**Try it:**
Please output each entry in the material beneath exactly as shown.

**Study material:**
= Beginning of Section =
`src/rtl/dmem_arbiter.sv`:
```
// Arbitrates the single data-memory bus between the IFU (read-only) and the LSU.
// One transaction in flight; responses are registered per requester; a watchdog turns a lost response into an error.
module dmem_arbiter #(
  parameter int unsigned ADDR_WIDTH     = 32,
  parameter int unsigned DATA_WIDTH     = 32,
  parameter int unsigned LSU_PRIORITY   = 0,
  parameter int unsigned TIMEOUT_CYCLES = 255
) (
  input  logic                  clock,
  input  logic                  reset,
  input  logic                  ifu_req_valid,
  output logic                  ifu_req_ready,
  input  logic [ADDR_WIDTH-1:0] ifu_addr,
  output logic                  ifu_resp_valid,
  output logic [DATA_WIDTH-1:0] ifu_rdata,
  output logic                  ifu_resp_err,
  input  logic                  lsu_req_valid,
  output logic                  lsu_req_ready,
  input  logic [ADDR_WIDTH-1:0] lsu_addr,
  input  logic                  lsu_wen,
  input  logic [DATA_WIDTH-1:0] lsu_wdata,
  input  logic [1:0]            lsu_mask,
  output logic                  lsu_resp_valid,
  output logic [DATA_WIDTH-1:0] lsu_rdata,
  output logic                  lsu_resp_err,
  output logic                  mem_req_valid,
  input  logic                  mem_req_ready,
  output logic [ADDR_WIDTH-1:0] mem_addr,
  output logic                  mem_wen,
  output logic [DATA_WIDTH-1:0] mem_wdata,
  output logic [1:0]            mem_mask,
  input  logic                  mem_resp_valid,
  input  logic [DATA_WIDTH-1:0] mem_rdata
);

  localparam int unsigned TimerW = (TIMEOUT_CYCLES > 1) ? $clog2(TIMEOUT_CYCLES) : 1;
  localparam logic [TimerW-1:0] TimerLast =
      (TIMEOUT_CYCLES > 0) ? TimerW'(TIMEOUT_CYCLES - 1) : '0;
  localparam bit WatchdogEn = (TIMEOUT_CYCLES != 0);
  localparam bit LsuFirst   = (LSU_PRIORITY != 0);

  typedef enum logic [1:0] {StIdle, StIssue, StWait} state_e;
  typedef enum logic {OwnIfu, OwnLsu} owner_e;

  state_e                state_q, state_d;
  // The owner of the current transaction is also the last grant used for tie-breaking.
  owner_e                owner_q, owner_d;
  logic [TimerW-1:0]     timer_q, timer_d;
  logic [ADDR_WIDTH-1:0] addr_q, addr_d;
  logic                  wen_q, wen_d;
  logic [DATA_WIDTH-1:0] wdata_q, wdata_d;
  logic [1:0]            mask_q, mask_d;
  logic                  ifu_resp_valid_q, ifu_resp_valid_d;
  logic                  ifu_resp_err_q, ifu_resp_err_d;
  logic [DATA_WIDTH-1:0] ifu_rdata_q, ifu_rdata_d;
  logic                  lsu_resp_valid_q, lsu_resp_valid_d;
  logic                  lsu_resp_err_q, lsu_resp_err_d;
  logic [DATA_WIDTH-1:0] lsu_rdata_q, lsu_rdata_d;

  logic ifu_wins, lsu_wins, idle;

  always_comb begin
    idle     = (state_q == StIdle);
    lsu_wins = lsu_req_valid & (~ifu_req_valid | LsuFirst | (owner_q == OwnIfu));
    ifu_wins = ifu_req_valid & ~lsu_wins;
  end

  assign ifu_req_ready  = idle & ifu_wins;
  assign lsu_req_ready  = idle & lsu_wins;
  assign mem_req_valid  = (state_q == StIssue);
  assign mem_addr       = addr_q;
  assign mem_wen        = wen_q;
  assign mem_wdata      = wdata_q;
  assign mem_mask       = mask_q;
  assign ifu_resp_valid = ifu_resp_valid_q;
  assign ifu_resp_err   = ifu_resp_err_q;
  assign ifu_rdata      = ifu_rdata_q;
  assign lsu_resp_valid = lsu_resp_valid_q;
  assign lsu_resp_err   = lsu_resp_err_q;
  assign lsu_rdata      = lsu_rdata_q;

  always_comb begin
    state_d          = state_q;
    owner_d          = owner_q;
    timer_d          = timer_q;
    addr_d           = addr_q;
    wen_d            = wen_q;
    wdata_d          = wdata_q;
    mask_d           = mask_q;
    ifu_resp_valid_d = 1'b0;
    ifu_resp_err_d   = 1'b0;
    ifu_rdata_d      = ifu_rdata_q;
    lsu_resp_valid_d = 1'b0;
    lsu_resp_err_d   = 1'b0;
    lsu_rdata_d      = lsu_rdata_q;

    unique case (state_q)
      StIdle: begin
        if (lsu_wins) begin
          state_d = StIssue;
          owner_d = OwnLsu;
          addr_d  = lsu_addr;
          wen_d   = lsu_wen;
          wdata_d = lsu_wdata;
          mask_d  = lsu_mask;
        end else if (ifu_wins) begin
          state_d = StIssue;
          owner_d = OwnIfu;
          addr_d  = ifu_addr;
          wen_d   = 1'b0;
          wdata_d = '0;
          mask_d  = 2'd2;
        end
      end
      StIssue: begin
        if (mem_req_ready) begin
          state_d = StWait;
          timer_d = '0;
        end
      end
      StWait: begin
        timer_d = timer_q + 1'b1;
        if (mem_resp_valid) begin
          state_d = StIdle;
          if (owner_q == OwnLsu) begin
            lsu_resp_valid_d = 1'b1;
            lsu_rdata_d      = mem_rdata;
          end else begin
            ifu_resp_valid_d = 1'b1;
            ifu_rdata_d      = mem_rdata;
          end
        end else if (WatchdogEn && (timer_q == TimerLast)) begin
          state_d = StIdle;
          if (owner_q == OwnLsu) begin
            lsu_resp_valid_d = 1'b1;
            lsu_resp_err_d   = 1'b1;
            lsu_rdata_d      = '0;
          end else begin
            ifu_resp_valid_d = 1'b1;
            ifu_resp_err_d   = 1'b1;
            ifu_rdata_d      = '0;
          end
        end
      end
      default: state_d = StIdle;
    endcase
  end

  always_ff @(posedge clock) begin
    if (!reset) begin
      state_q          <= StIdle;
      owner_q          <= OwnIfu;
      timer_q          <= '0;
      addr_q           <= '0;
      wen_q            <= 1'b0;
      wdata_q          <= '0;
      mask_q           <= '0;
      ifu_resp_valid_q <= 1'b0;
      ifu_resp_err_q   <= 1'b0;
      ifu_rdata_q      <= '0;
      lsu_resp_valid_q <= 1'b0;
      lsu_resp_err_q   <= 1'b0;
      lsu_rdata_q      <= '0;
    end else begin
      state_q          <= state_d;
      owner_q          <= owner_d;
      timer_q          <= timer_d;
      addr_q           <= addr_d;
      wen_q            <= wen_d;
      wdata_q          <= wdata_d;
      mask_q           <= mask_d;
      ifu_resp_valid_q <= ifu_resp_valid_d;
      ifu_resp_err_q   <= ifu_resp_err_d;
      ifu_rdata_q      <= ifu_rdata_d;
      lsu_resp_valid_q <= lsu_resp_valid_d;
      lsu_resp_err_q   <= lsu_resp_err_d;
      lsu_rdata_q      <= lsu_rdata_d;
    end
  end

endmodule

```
= End of Section =
**Output of the exercise:**
`src/rtl/dmem_arbiter.sv`:
```
// Arbitrates the single data-memory bus between the IFU (read-only) and the LSU.
// One transaction in flight; responses are registered per requester; a watchdog turns a lost response into an error.
module dmem_arbiter #(
  parameter int unsigned ADDR_WIDTH     = 32,
  parameter int unsigned DATA_WIDTH     = 32,
  parameter int unsigned LSU_PRIORITY   = 0,
  parameter int unsigned TIMEOUT_CYCLES = 255
) (
  input  logic                  clock,
  input  logic                  reset,
  input  logic                  ifu_req_valid,
  output logic                  ifu_req_ready,
  input  logic [ADDR_WIDTH-1:0] ifu_addr,
  output logic                  ifu_resp_valid,
  output logic [DATA_WIDTH-1:0] ifu_rdata,
  output logic                  ifu_resp_err,
  input  logic                  lsu_req_valid,
  output logic                  lsu_req_ready,
  input  logic [ADDR_WIDTH-1:0] lsu_addr,
  input  logic                  lsu_wen,
  input  logic [DATA_WIDTH-1:0] lsu_wdata,
  input  logic [1:0]            lsu_mask,
  output logic                  lsu_resp_valid,
  output logic [DATA_WIDTH-1:0] lsu_rdata,
  output logic                  lsu_resp_err,
  output logic                  mem_req_valid,
  input  logic                  mem_req_ready,
  output logic [ADDR_WIDTH-1:0] mem_addr,
  output logic                  mem_wen,
  output logic [DATA_WIDTH-1:0] mem_wdata,
  output logic [1:0]            mem_mask,
  input  logic                  mem_resp_valid,
  input  logic [DATA_WIDTH-1:0] mem_rdata
);

  localparam int unsigned TimerW = (TIMEOUT_CYCLES > 1) ? $clog2(TIMEOUT_CYCLES) : 1;
  localparam logic [TimerW-1:0] TimerLast =
      (TIMEOUT_CYCLES > 0) ? TimerW'(TIMEOUT_CYCLES - 1) : '0;
  localparam bit WatchdogEn = (TIMEOUT_CYCLES != 0);
  localparam bit LsuFirst   = (LSU_PRIORITY != 0);

  typedef enum logic [1:0] {StIdle, StIssue, StWait} state_e;
  typedef enum logic {OwnIfu, OwnLsu} owner_e;

  state_e                state_q, state_d;
  // The owner of the current transaction is also the last grant used for tie-breaking.
  owner_e                owner_q, owner_d;
  logic [TimerW-1:0]     timer_q, timer_d;
  logic [ADDR_WIDTH-1:0] addr_q, addr_d;
  logic                  wen_q, wen_d;
  logic [DATA_WIDTH-1:0] wdata_q, wdata_d;
  logic [1:0]            mask_q, mask_d;
  logic                  ifu_resp_valid_q, ifu_resp_valid_d;
  logic                  ifu_resp_err_q, ifu_resp_err_d;
  logic [DATA_WIDTH-1:0] ifu_rdata_q, ifu_rdata_d;
  logic                  lsu_resp_valid_q, lsu_resp_valid_d;
  logic                  lsu_resp_err_q, lsu_resp_err_d;
  logic [DATA_WIDTH-1:0] lsu_rdata_q, lsu_rdata_d;

  logic ifu_wins, lsu_wins, idle;

  always_comb begin
    idle     = (state_q == StIdle);
    lsu_wins = lsu_req_valid & (~ifu_req_valid | LsuFirst | (owner_q == OwnIfu));
    ifu_wins = ifu_req_valid & ~lsu_wins;
  end

  assign ifu_req_ready  = idle & ifu_wins;
  assign lsu_req_ready  = idle & lsu_wins;
  assign mem_req_valid  = (state_q == StIssue);
  assign mem_addr       = addr_q;
  assign mem_wen        = wen_q;
  assign mem_wdata      = wdata_q;
  assign mem_mask       = mask_q;
  assign ifu_resp_valid = ifu_resp_valid_q;
  assign ifu_resp_err   = ifu_resp_err_q;
  assign ifu_rdata      = ifu_rdata_q;
  assign lsu_resp_valid = lsu_resp_valid_q;
  assign lsu_resp_err   = lsu_resp_err_q;
  assign lsu_rdata      = lsu_rdata_q;

  always_comb begin
    state_d          = state_q;
    owner_d          = owner_q;
    timer_d          = timer_q;
    addr_d           = addr_q;
    wen_d            = wen_q;
    wdata_d          = wdata_q;
    mask_d           = mask_q;
    ifu_resp_valid_d = 1'b0;
    ifu_resp_err_d   = 1'b0;
    ifu_rdata_d      = ifu_rdata_q;
    lsu_resp_valid_d = 1'b0;
    lsu_resp_err_d   = 1'b0;
    lsu_rdata_d      = lsu_rdata_q;

    unique case (state_q)
      StIdle: begin
        if (lsu_wins) begin
          state_d = StIssue;
          owner_d = OwnLsu;
          addr_d  = lsu_addr;
          wen_d   = lsu_wen;
          wdata_d = lsu_wdata;
          mask_d  = lsu_mask;
        end else if (ifu_wins) begin
          state_d = StIssue;
          owner_d = OwnIfu;
          addr_d  = ifu_addr;
          wen_d   = 1'b0;
          wdata_d = '0;
          mask_d  = 2'd2;
        end
      end
      StIssue: begin
        if (mem_req_ready) begin
          state_d = StWait;
          timer_d = '0;
        end
      end
      StWait: begin
        timer_d = timer_q + 1'b1;
        if (mem_resp_valid) begin
          state_d = StIdle;
          if (owner_q == OwnLsu) begin
            lsu_resp_valid_d = 1'b1;
            lsu_rdata_d      = mem_rdata;
          end else begin
            ifu_resp_valid_d = 1'b1;
            ifu_rdata_d      = mem_rdata;
          end
        end else if (WatchdogEn && (timer_q == TimerLast)) begin
          state_d = StIdle;
          if (owner_q == OwnLsu) begin
            lsu_resp_valid_d = 1'b1;
            lsu_resp_err_d   = 1'b1;
            lsu_rdata_d      = '0;
          end else begin
            ifu_resp_valid_d = 1'b1;
            ifu_resp_err_d   = 1'b1;
            ifu_rdata_d      = '0;
          end
        end
      end
      default: state_d = StIdle;
    endcase
  end

  always_ff @(posedge clock) begin
    if (!reset) begin
      state_q          <= StIdle;
      owner_q          <= OwnIfu;
      timer_q          <= '0;
      addr_q           <= '0;
      wen_q            <= 1'b0;
      wdata_q          <= '0;
      mask_q           <= '0;
      ifu_resp_valid_q <= 1'b0;
      ifu_resp_err_q   <= 1'b0;
      ifu_rdata_q      <= '0;
      lsu_resp_valid_q <= 1'b0;
      lsu_resp_err_q   <= 1'b0;
      lsu_rdata_q      <= '0;
    end else begin
      state_q          <= state_d;
      owner_q          <= owner_d;
      timer_q          <= timer_d;
      addr_q           <= addr_d;
      wen_q            <= wen_d;
      wdata_q          <= wdata_d;
      mask_q           <= mask_d;
      ifu_resp_valid_q <= ifu_resp_valid_d;
      ifu_resp_err_q   <= ifu_resp_err_d;
      ifu_rdata_q      <= ifu_rdata_d;
      lsu_resp_valid_q <= lsu_resp_valid_d;
      lsu_resp_err_q   <= lsu_resp_err_d;
      lsu_rdata_q      <= lsu_rdata_d;
    end
  end

endmodule

```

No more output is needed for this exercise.